Major currencies traded in very tight ranges last week, with every G10 currency ending the week within 1% of where it had begun. Most major markets beyond FX also experienced little changed. The main exception where government bond markets, as yields trended higher last week amid general steepening of rate curves. In particular, the US 30-year yield is now approaching its post-pandemic high if 1.67%. this is so far being interpreted as a sign that markets are increasingly pricing in a Democratic victory in the US elections next week.

In the last week of trading before the US elections markets will eb focused on the ECB meeting Thursday. Given the pandemic resurgence in most Eurozone countries and the failure of core inflation to rebound from record lows, we expect the ECB to prepare markets for additional easing at the December meeting, which could weight down on the euro aside from that, we expect markets to focus on the US third quarter growth numbers and the flash inflation report on October inflation in the Eurozone.


Brexit trade talks appear to be still moving forward, albeit slowly. The EU and the UK appear to have agreed to a ten-point plan on the structure of the next phase of the talks. It seems that our expectations of a modest deal that averts a hard Brexit will be validated. While this development would seem to lower the chances of additional Bank of England easing, softening economic data and worsening of COVID numbers mean that this Wednesday’s MPC decision will be a finally balance one. For now, Sterling’s recent appreciation has reached our targets against the dollar and we would be cautious of these levels.


Last week’s PMI of business activity provided some expected but still discouraging news on the impact of the second wave of the pandemic. The services sector is again shrinking at a fast pace, while the manufacturing expansion gathers pace on the back of the fast recovery in China and other Asian economies. Overall, however, the news moves us closer to additional easing from the ECB. We expect this to come at the December meeting, but this week’s press conference will be used to prepare markets for it.

Additionally, Friday we will pay close attention to the flash estimate of inflation in the eurozone for October. We expect markets to start reacting more strongly to this number. A core inflation print that remains at the all-time lows reached two months ago will further fuel speculation about a more aggressive ECB stance. Friday’s Euro Area GDP data could also receive some attention.
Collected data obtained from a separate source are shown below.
--- src/rtl/multicycle_ctrl.sv ---
// Moore control FSM for the multi-cycle MIPS datapath, with
// interrupt entry/return sequencing at instruction boundaries.
module multicycle_ctrl #(
    parameter bit         IRQ_EN      = 1'b1,
    parameter logic [5:0] ERET_OPCODE = 6'b010000
) (
    input logic               clk,
    input logic               rst,
    multicycle_ctrl_if.master bus
);

    localparam logic [3:0] S_FETCH    = 4'd0;
    localparam logic [3:0] S_DECODE   = 4'd1;
    localparam logic [3:0] S_MEM_ADDR = 4'd2;
    localparam logic [3:0] S_MEM_RD   = 4'd3;
    localparam logic [3:0] S_MEM_WB   = 4'd4;
    localparam logic [3:0] S_MEM_WR   = 4'd5;
    localparam logic [3:0] S_R_EXEC   = 4'd6;
    localparam logic [3:0] S_R_WB     = 4'd7;
    localparam logic [3:0] S_I_EXEC   = 4'd8;
    localparam logic [3:0] S_I_WB     = 4'd9;
    localparam logic [3:0] S_BRANCH   = 4'd10;
    localparam logic [3:0] S_JUMP     = 4'd11;
    localparam logic [3:0] S_JAL      = 4'd12;
    localparam logic [3:0] S_INT      = 4'd13;
    localparam logic [3:0] S_ERET     = 4'd14;

    logic [3:0] r_state;
    logic [3:0] w_next;
    logic [3:0] w_boundary;
    logic [3:0] w_dec_next;
    logic       w_dec_ill;
    logic       r_in_isr;

    // Where to go after the last state of an instruction.
    always_comb begin
        w_boundary = S_FETCH;
        if (IRQ_EN && bus.irq && !r_in_isr)
            w_boundary = S_INT;
    end

    // Opcode decode used in the DECODE state.
    always_comb begin
        w_dec_next = w_boundary;
        w_dec_ill  = 1'b0;
        case (bus.opcode)
            6'b000000: w_dec_next = S_R_EXEC;
            6'b100011: w_dec_next = S_MEM_ADDR;
            6'b101011: w_dec_next = S_MEM_ADDR;
            6'b000100: w_dec_next = S_BRANCH;
            6'b000010: w_dec_next = S_JUMP;
            6'b000011: w_dec_next = S_JAL;
            6'b001000: w_dec_next = S_I_EXEC;
            6'b001100: w_dec_next = S_I_EXEC;
            6'b001101: w_dec_next = S_I_EXEC;
            6'b001110: w_dec_next = S_I_EXEC;
            6'b001010: w_dec_next = S_I_EXEC;
            default: begin
                if (bus.opcode == ERET_OPCODE && r_in_isr)
                    w_dec_next = S_ERET;
                else
                    w_dec_ill = 1'b1;
            end
        endcase
    end

    // Next-state selection.
    always_comb begin
        w_next = S_FETCH;
        case (r_state)
            S_FETCH:    w_next = S_DECODE;
            S_DECODE:   w_next = w_dec_next;
            S_MEM_ADDR: w_next = (bus.opcode == 6'b101011) ? S_MEM_WR : S_MEM_RD;
            S_MEM_RD:   w_next = S_MEM_WB;
            S_MEM_WB:   w_next = w_boundary;
            S_MEM_WR:   w_next = w_boundary;
            S_R_EXEC:   w_next = S_R_WB;
            S_R_WB:     w_next = w_boundary;
            S_I_EXEC:   w_next = S_I_WB;
            S_I_WB:     w_next = w_boundary;
            S_BRANCH:   w_next = w_boundary;
            S_JUMP:     w_next = w_boundary;
            S_JAL:      w_next = w_boundary;
            S_INT:      w_next = S_FETCH;
            S_ERET:     w_next = S_FETCH;
            default:    w_next = S_FETCH;
        endcase
    end

    // State and handler-active registers.
    always_ff @(posedge clk) begin
        if (rst) begin
            r_state  <= S_FETCH;
            r_in_isr <= 1'b0;
        end else begin
            r_state <= w_next;
            if (r_state == S_INT)
                r_in_isr <= 1'b1;
            else if (r_state == S_ERET)
                r_in_isr <= 1'b0;
        end
    end

    // Moore output decode; everything held low during reset.
    always_comb begin
        bus.alu_op        = 2'b00;
        bus.alu_src_b     = 2'b00;
        bus.wreg_dst      = 2'b00;
        bus.wreg_data_sel = 2'b00;
        bus.mem_read      = 1'b0;
        bus.mem_write     = 1'b0;
        bus.i_or_d        = 1'b0;
        bus.reg_write     = 1'b0;
        bus.ir_write      = 1'b0;
        bus.pc_write      = 1'b0;
        bus.pc_write_cond = 1'b0;
        bus.alu_src_a     = 1'b0;
        bus.imm_com       = 1'b0;
        bus.int_save_pc   = 1'b0;
        bus.pc_source     = 3'b000;
        bus.int_ack       = 1'b0;
        bus.illegal_op    = 1'b0;
        bus.in_isr        = 1'b0;
        if (!rst) begin
            bus.in_isr = r_in_isr;
            case (r_state)
                S_FETCH: begin
                    bus.mem_read  = 1'b1;
                    bus.ir_write  = 1'b1;
                    bus.alu_src_b = 2'b01;
                    bus.pc_write  = 1'b1;
                end
                S_DECODE: begin
                    bus.alu_src_b  = 2'b11;
                    bus.illegal_op = w_dec_ill;
                end
                S_MEM_ADDR: begin
                    bus.alu_src_a = 1'b1;
                    bus.alu_src_b = 2'b10;
                end
                S_MEM_RD: begin
                    bus.mem_read = 1'b1;
                    bus.i_or_d   = 1'b1;
                end
                S_MEM_WB: begin
                    bus.reg_write     = 1'b1;
                    bus.wreg_data_sel = 2'b01;
                end
                S_MEM_WR: begin
                    bus.mem_write = 1'b1;
                    bus.i_or_d    = 1'b1;
                end
                S_R_EXEC: begin
                    bus.alu_src_a = 1'b1;
                    bus.alu_op    = 2'b10;
                end
                S_R_WB: begin
                    bus.reg_write = 1'b1;
                    bus.wreg_dst  = 2'b01;
                    bus.alu_op    = 2'b10;
                end
                S_I_EXEC: begin
                    bus.alu_src_a = 1'b1;
                    bus.alu_src_b = 2'b10;
                    bus.alu_op    = 2'b10;
                    bus.imm_com   = 1'b1;
                end
                S_I_WB: begin
                    bus.reg_write = 1'b1;
                    bus.imm_com   = 1'b1;
                end
                S_BRANCH: begin
                    bus.alu_src_a     = 1'b1;
                    bus.alu_op        = 2'b01;
                    bus.pc_write_cond = 1'b1;
                    bus.pc_source     = 3'b001;
                end
                S_JUMP: begin
                    bus.pc_write  = 1'b1;
                    bus.pc_source = 3'b010;
                end
                S_JAL: begin
                    bus.pc_write      = 1'b1;
                    bus.pc_source     = 3'b010;
                    bus.reg_write     = 1'b1;
                    bus.wreg_dst      = 2'b10;
                    bus.wreg_data_sel = 2'b10;
                end
                S_INT: begin
                    bus.int_save_pc = 1'b1;
                    bus.pc_write    = 1'b1;
                    bus.pc_source   = 3'b011;
                    bus.int_ack     = 1'b1;
                end
                S_ERET: begin
                    bus.pc_write  = 1'b1;
                    bus.pc_source = 3'b100;
                end
                default: ;
            endcase
        end
    end

endmodule
[src/rtl/regfile_multiport.sv]
// -----------------------------------------------------------------------------
// regfile_multiport
//   Multi-port register file with one write port and NUM_READ registered
//   read ports. Entry 0 can optionally be hardwired to zero. A same-cycle write
//   can optionally be forwarded to a matching read (write-first). Without
//   forwarding, a read returns the pre-edge contents (read-first).
//
//   A sequential clear engine zeroes the array one entry per cycle. It runs
//   after every reset and on clear_req. The storage has no reset of its own,
//   so it can map onto RAM. While the clear engine runs, writes are ignored
//   and every read port loads zero.
//
//   Ports
//     clk   rising-edge clock for all state
//     rst   synchronous, active-high reset; restarts the clear engine
//     bus   regfile_multiport_if.slave (write port, read ports,
//           clear_req, busy)
//
//   The interface instance must be built with the same WIDTH, DEPTH and
//   NUM_READ as this module.
// -----------------------------------------------------------------------------
module regfile_multiport #(
  parameter int WIDTH    = 32,
  parameter int DEPTH    = 32,
  parameter int NUM_READ = 2,
  parameter int ZERO_REG = 1,
  parameter int BYPASS   = 1
) (
  input logic                 clk,
  input logic                 rst,
  regfile_multiport_if.slave  bus
);

  localparam int ADDR_W = $clog2(DEPTH);

  // The address compare is one bit wider than the address. This keeps
  // "addr < DEPTH" meaningful when DEPTH is not a power of two, and harmless
  // when it is.
  localparam logic [ADDR_W:0]   DEPTH_EXT = (ADDR_W + 1)'(DEPTH);
  localparam logic [ADDR_W-1:0] LAST_ADDR = ADDR_W'(DEPTH - 1);

  typedef enum logic {
    IDLE  = 1'b0,
    CLEAR = 1'b1
  } state_t;

  state_t            state_reg;
  logic [ADDR_W-1:0] ptr_reg;
  logic              busy_reg;

  // Storage: no reset, single write port, so it can map onto RAM.
  logic [WIDTH-1:0]  mem [DEPTH];

  // ---------------------------------------------------------------------------
  // Write qualification
  // ---------------------------------------------------------------------------
  logic waddr_in_range;
  logic waddr_is_zero_reg;
  logic user_write;     // a client write that will actually land this edge
  logic clear_write;    // the clear engine zeroing entry ptr_reg this edge

  assign waddr_in_range    = ({1'b0, bus.waddr} < DEPTH_EXT);
  assign waddr_is_zero_reg = (ZERO_REG != 0) && (bus.waddr == '0);

  // A clear_req arriving in IDLE drops a write issued in the same cycle. Reset
  // overrides everything.
  assign user_write  = !rst && (state_reg == IDLE) && bus.we && !bus.clear_req
                       && waddr_in_range && !waddr_is_zero_reg;
  assign clear_write = !rst && (state_reg == CLEAR);

  // The single physical write port is shared between the clear engine and the
  // client. The two sources are mutually exclusive by state.
  logic              mem_we_next;
  logic [ADDR_W-1:0] mem_addr_next;
  logic [WIDTH-1:0]  mem_wdata_next;

  always_comb begin
    mem_we_next    = 1'b0;
    mem_addr_next  = bus.waddr;
    mem_wdata_next = bus.wdata;
    if (clear_write) begin
      mem_we_next    = 1'b1;
      mem_addr_next  = ptr_reg;
      mem_wdata_next = '0;
    end else if (user_write) begin
      mem_we_next    = 1'b1;
    end
  end

  always_ff @(posedge clk) begin
    if (mem_we_next) begin
      mem[mem_addr_next] <= mem_wdata_next;
    end
  end

  // ---------------------------------------------------------------------------
  // Clear engine FSM
  // ---------------------------------------------------------------------------
  always_ff @(posedge clk) begin
    if (rst) begin
      state_reg <= CLEAR;
      ptr_reg   <= '0;
      busy_reg  <= 1'b1;
    end else begin
      case (state_reg)
        CLEAR: begin
          // The edge that zeroes the last entry also ends the clear.
          if (ptr_reg == LAST_ADDR) begin
            state_reg <= IDLE;
            ptr_reg   <= '0;
            busy_reg  <= 1'b0;
          end else begin
            ptr_reg   <= ptr_reg + ADDR_W'(1);
          end
        end
        IDLE: begin
          if (bus.clear_req) begin
            state_reg <= CLEAR;
            ptr_reg   <= '0;
            busy_reg  <= 1'b1;
          end
        end
        default: begin
          state_reg <= CLEAR;
          ptr_reg   <= '0;
          busy_reg  <= 1'b1;
        end
      endcase
    end
  end

  assign bus.busy = busy_reg;

  // ---------------------------------------------------------------------------
  // Read ports
  // ---------------------------------------------------------------------------
  genvar gi;
  generate
    for (gi = 0; gi < NUM_READ; gi++) begin : g_read
      logic [ADDR_W-1:0] addr;
      logic [WIDTH-1:0]  rdata_next;
      logic [WIDTH-1:0]  rdata_reg;

      assign addr = bus.raddr[gi*ADDR_W +: ADDR_W];

      // Priority: out of range, hardwired zero, forwarded write, array.
      // user_write is already false for a dropped write (zero entry, range,
      // clear_req), so the forward never leaks a dropped value.
      always_comb begin
        rdata_next = '0;
        if ({1'b0, addr} >= DEPTH_EXT) begin
          rdata_next = '0;
        end else if ((ZERO_REG != 0) && (addr == '0)) begin
          rdata_next = '0;
        end else if ((BYPASS != 0) && user_write && (bus.waddr == addr)) begin
          rdata_next = bus.wdata;
        end else begin
          rdata_next = mem[addr];
        end
      end

      always_ff @(posedge clk) begin
        if (rst || (state_reg == CLEAR)) begin
          rdata_reg <= '0;
        end else if (bus.re[gi]) begin
          rdata_reg <= rdata_next;
        end
      end

      assign bus.rdata[gi*WIDTH +: WIDTH] = rdata_reg;
    end
  endgenerate

endmodule
File: src/rtl/bbox_raster_sequencer_if.sv
// Handshake bundle between triangle setup, the bbox raster sequencer and the pixel stage.
// master = upstream/downstream environment side, slave = sequencer side.
interface bbox_raster_sequencer_if #(
   parameter int PIX_W = 10
);
   logic             tri_valid;
   logic             tri_ready;
   logic [15:0]      v0x;
   logic [15:0]      v1x;
   logic [15:0]      v2x;
   logic [15:0]      v0y;
   logic [15:0]      v1y;
   logic [15:0]      v2y;
   logic             pix_valid;
   logic             pix_ready;
   logic [PIX_W-1:0] pix_x;
   logic [PIX_W-1:0] pix_y;
   logic             pix_last;
   logic             tri_done;

   modport master (
      output tri_valid, v0x, v1x, v2x, v0y, v1y, v2y, pix_ready,
      input  tri_ready, pix_valid, pix_x, pix_y, pix_last, tri_done
   );

   modport slave (
      input  tri_valid, v0x, v1x, v2x, v0y, v1y, v2y, pix_ready,
      output tri_ready, pix_valid, pix_x, pix_y, pix_last, tri_done
   );
endinterface
**config.mk**
```make
export PLATFORM = sky130hd
export DESIGN_NAME = multicycle_control
export DESIGN_NICKNAME = d
export VERILOG_FILES = /design/src/rtl/mips_ctrl_pkg.sv /design/src/rtl/mem_wait_timer.sv /design/src/rtl/multicycle_control.sv
export SDC_FILE = /design/constraint.sdc
export NUM_CORES = 1
export LEC_CHECK = 0
export ABC_AREA = 1
export BUFFER_PORTS_ARGS = -buffer_cell sky130_fd_sc_hd__buf_2
export CAP_MARGIN = 20
export CORE_MARGIN = 4
export CORE_UTILIZATION = 50
export CTS_CLUSTER_DIAMETER = 100
export DETAILED_ROUTE_END_ITERATION = 8
export GPL_ROUTABILITY_DRIVEN = 0
export GPL_TIMING_DRIVEN = 1
export PLACE_DENSITY = 0.82
export SYNTH_ARGS = -nofsm -noshare
export SYNTH_HDL_FRONTEND = slang
export SYNTH_HIERARCHICAL = 1
export SYNTH_SLANG_ARGS = --single-unit
```
**constraint.sdc**
```tcl
create_clock -name clk -period 2.85 [get_ports clk]
set_input_delay 0.285 -clock clk [delete_from_list [all_inputs] [get_ports clk]]
set_output_delay 0.285 -clock clk [all_outputs]
set_load 0.005 [all_outputs]
```
**src/rtl/mips_ctrl_pkg.sv**
```systemverilog
// Shared encodings for the multicycle MIPS-32 control path: FSM states,
// instruction opcodes, ALUOp codes and datapath mux select values.
package mips_ctrl_pkg;

  typedef enum logic [3:0] {
    FETCH     = 4'd0,
    DECODE    = 4'd1,
    MEM_ADDR  = 4'd2,
    MEM_READ  = 4'd3,
    MEM_WB    = 4'd4,
    MEM_WRITE = 4'd5,
    R_EXEC    = 4'd6,
    R_WB      = 4'd7,
    BRANCH    = 4'd8,
    JUMP      = 4'd9,
    IMM_EXEC  = 4'd10,
    IMM_WB    = 4'd11
  } ctrl_state_e;

  localparam logic [5:0] RTYPE = 6'b000000;
  localparam logic [5:0] LW    = 6'b100011;
  localparam logic [5:0] SW    = 6'b101011;
  localparam logic [5:0] BEQ   = 6'b000100;
  localparam logic [5:0] BNE   = 6'b000101;
  localparam logic [5:0] J     = 6'b000010;
  localparam logic [5:0] ADDI  = 6'b001000;
  localparam logic [5:0] SLTI  = 6'b001010;

  // ALUOp codes, shared with the ALU control decoder
  localparam logic [1:0] ALUOP_ADD   = 2'b00;
  localparam logic [1:0] ALUOP_SUB   = 2'b01;
  localparam logic [1:0] ALUOP_FUNCT = 2'b10;

  // ALU operand B selects
  localparam logic [1:0] SRCB_REG     = 2'b00;
  localparam logic [1:0] SRCB_FOUR    = 2'b01;
  localparam logic [1:0] SRCB_IMM     = 2'b10;
  localparam logic [1:0] SRCB_IMM_SH2 = 2'b11;

  // Next-PC selects
  localparam logic [1:0] PCSRC_ALU    = 2'b00;
  localparam logic [1:0] PCSRC_ALUOUT = 2'b01;
  localparam logic [1:0] PCSRC_JUMP   = 2'b10;
  localparam logic [1:0] PCSRC_REG    = 2'b11;

  // States that hold a memory request open until mem_ready
  function automatic logic isMemState(ctrl_state_e s);
    return (s == FETCH) || (s == MEM_READ) || (s == MEM_WRITE);
  endfunction

endpackage

```
**src/rtl/mem_wait_timer.sv**
```systemverilog
// Counts cycles a memory state spends waiting for mem_ready and flags a
// timeout once the count reaches MAX_WAIT (MAX_WAIT = 0 never times out).
// A ready in the timeout cycle suppresses the timeout.
module mem_wait_timer #(
  parameter int MAX_WAIT = 0,
  parameter int WAIT_W   = 8
) (
  input  logic clk,
  input  logic reset,
  input  logic active_i,
  input  logic ready_i,
  output logic timeout_o
);

  localparam logic [WAIT_W-1:0] MaxCount = WAIT_W'(MAX_WAIT);

  logic [WAIT_W-1:0] count_q, count_d;
  logic              waiting;

  // Timeout compare and count update; any cycle that is not a plain wait clears the count
  always_comb begin
    timeout_o = (MAX_WAIT != 0) && active_i && !ready_i && (count_q == MaxCount);
    waiting   = active_i && !ready_i && !timeout_o;
    count_d   = '0;
    if (waiting) begin
      count_d = (count_q == {WAIT_W{1'b1}}) ? count_q : count_q + WAIT_W'(1);
    end
  end

  // Wait counter register
  always_ff @(posedge clk) begin
    if (reset) begin
      count_q <= '0;
    end else begin
      count_q <= count_d;
    end
  end

endmodule

```
**src/rtl/multicycle_control.sv**
```systemverilog
// Main control FSM for the multicycle MIPS-32 datapath. Moore outputs are
// decoded from the state register, qualified only by mem_ready, jr and the
// memory wait timeout. The opcode is captured in DECODE so later IR changes
// do not disturb the rest of the instruction.
module multicycle_control
  import mips_ctrl_pkg::*;
#(
  parameter int MAX_WAIT = 0,
  parameter int WAIT_W   = 8
) (
  input  logic       clk,
  input  logic       reset,
  input  logic [5:0] opcode,
  input  logic       jr,
  input  logic       mem_ready,
  output logic       pc_write,
  output logic       pc_write_cond,
  output logic       pc_write_cond_ne,
  output logic       i_or_d,
  output logic       mem_read,
  output logic       mem_write,
  output logic       ir_write,
  output logic       mem_to_reg,
  output logic       set_less,
  output logic       reg_dst,
  output logic       reg_write,
  output logic       alu_src_a,
  output logic [1:0] alu_src_b,
  output logic [1:0] alu_op,
  output logic [1:0] pc_source,
  output logic [3:0] state_o,
  output logic       mem_error,
  output logic       illegal_op
);

  ctrl_state_e state_q, state_d;
  logic [5:0]  opcode_q, opcode_d;
  logic        timeout;

  mem_wait_timer #(
    .MAX_WAIT(MAX_WAIT),
    .WAIT_W  (WAIT_W)
  ) u_timer (
    .clk      (clk),
    .reset    (reset),
    .active_i (isMemState(state_q)),
    .ready_i  (mem_ready),
    .timeout_o(timeout)
  );

  assign state_o = state_q;

  // Next-state and output decode; reset forces every strobe and select low
  always_comb begin
    state_d          = state_q;
    opcode_d         = opcode_q;
    pc_write         = 1'b0;
    pc_write_cond    = 1'b0;
    pc_write_cond_ne = 1'b0;
    i_or_d           = 1'b0;
    mem_read         = 1'b0;
    mem_write        = 1'b0;
    ir_write         = 1'b0;
    mem_to_reg       = 1'b0;
    set_less         = 1'b0;
    reg_dst          = 1'b0;
    reg_write        = 1'b0;
    alu_src_a        = 1'b0;
    alu_src_b        = SRCB_REG;
    alu_op           = ALUOP_ADD;
    pc_source        = PCSRC_ALU;
    mem_error        = 1'b0;
    illegal_op       = 1'b0;

    case (state_q)
      FETCH: begin
        mem_read  = !timeout;
        alu_src_b = SRCB_FOUR;
        if (mem_ready) begin
          ir_write = 1'b1;
          pc_write = 1'b1;
          state_d  = DECODE;
        end else if (timeout) begin
          mem_error = 1'b1;
          state_d   = FETCH;
        end
      end
      DECODE: begin
        alu_src_b = SRCB_IMM_SH2;
        opcode_d  = opcode;
        case (opcode)
          RTYPE:      state_d = R_EXEC;
          LW, SW:     state_d = MEM_ADDR;
          BEQ, BNE:   state_d = BRANCH;
          J:          state_d = JUMP;
          ADDI, SLTI: state_d = IMM_EXEC;
          default: begin
            illegal_op = 1'b1;
            state_d    = FETCH;
          end
        endcase
      end
      MEM_ADDR: begin
        alu_src_a = 1'b1;
        alu_src_b = SRCB_IMM;
        state_d   = (opcode_q == LW) ? MEM_READ : MEM_WRITE;
      end
      MEM_READ: begin
        i_or_d   = 1'b1;
        mem_read = !timeout;
        if (mem_ready) begin
          state_d = MEM_WB;
        end else if (timeout) begin
          mem_error = 1'b1;
          state_d   = FETCH;
        end
      end
      MEM_WRITE: begin
        i_or_d    = 1'b1;
        mem_write = !timeout;
        if (mem_ready) begin
          state_d = FETCH;
        end else if (timeout) begin
          mem_error = 1'b1;
          state_d   = FETCH;
        end
      end
      MEM_WB: begin
        reg_write  = 1'b1;
        mem_to_reg = 1'b1;
        state_d    = FETCH;
      end
      R_EXEC: begin
        alu_src_a = 1'b1;
        alu_op    = ALUOP_FUNCT;
        if (jr) begin
          pc_write  = 1'b1;
          pc_source = PCSRC_REG;
          state_d   = FETCH;
        end else begin
          state_d = R_WB;
        end
      end
      R_WB: begin
        reg_write = 1'b1;
        reg_dst   = 1'b1;
        alu_op    = ALUOP_FUNCT;
        state_d   = FETCH;
      end
      BRANCH: begin
        alu_src_a        = 1'b1;
        alu_op           = ALUOP_SUB;
        pc_source        = PCSRC_ALUOUT;
        pc_write_cond    = (opcode_q == BEQ);
        pc_write_cond_ne = (opcode_q == BNE);
        state_d          = FETCH;
      end
      JUMP: begin
        pc_write  = 1'b1;
        pc_source = PCSRC_JUMP;
        state_d   = FETCH;
      end
      IMM_EXEC: begin
        alu_src_a = 1'b1;
        alu_src_b = SRCB_IMM;
        alu_op    = (opcode_q == SLTI) ? ALUOP_SUB : ALUOP_ADD;
        state_d   = IMM_WB;
      end
      IMM_WB: begin
        reg_write = 1'b1;
        alu_src_a = 1'b1;
        alu_src_b = SRCB_IMM;
        alu_op    = (opcode_q == SLTI) ? ALUOP_SUB : ALUOP_ADD;
        set_less  = (opcode_q == SLTI);
        state_d   = FETCH;
      end
      default: begin
        state_d = FETCH;
      end
    endcase

    if (reset) begin
      state_d          = FETCH;
      opcode_d         = '0;
      pc_write         = 1'b0;
      pc_write_cond    = 1'b0;
      pc_write_cond_ne = 1'b0;
      i_or_d           = 1'b0;
      mem_read         = 1'b0;
      mem_write        = 1'b0;
      ir_write         = 1'b0;
      mem_to_reg       = 1'b0;
      set_less         = 1'b0;
      reg_dst          = 1'b0;
      reg_write        = 1'b0;
      alu_src_a        = 1'b0;
      alu_src_b        = SRCB_REG;
      alu_op           = ALUOP_ADD;
      pc_source        = PCSRC_ALU;
      mem_error        = 1'b0;
      illegal_op       = 1'b0;
    end
  end

  // State and latched-opcode registers
  always_ff @(posedge clk) begin
    if (reset) begin
      state_q  <= FETCH;
      opcode_q <= '0;
    end else begin
      state_q  <= state_d;
      opcode_q <= opcode_d;
    end
  end

endmodule

```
The only news of note this week, aside from election polls, will be the advance estimate of US economic growth in the third quarter. The headline number will undoubtably show a massive rebound from the record contraction experienced in the second quarter, led by healthy consumer spending. More meaningful will be the breakdown of the rebound into sectors, and in particular the evolution of business investment and the trade deficit. Markets seem to be ignoring for now the rising contagion numbers in the US, so aside from the GDP numbers, and with polls steady going into the elections, the US dollar will probably trade off events elsewhere, notably the ECB meeting.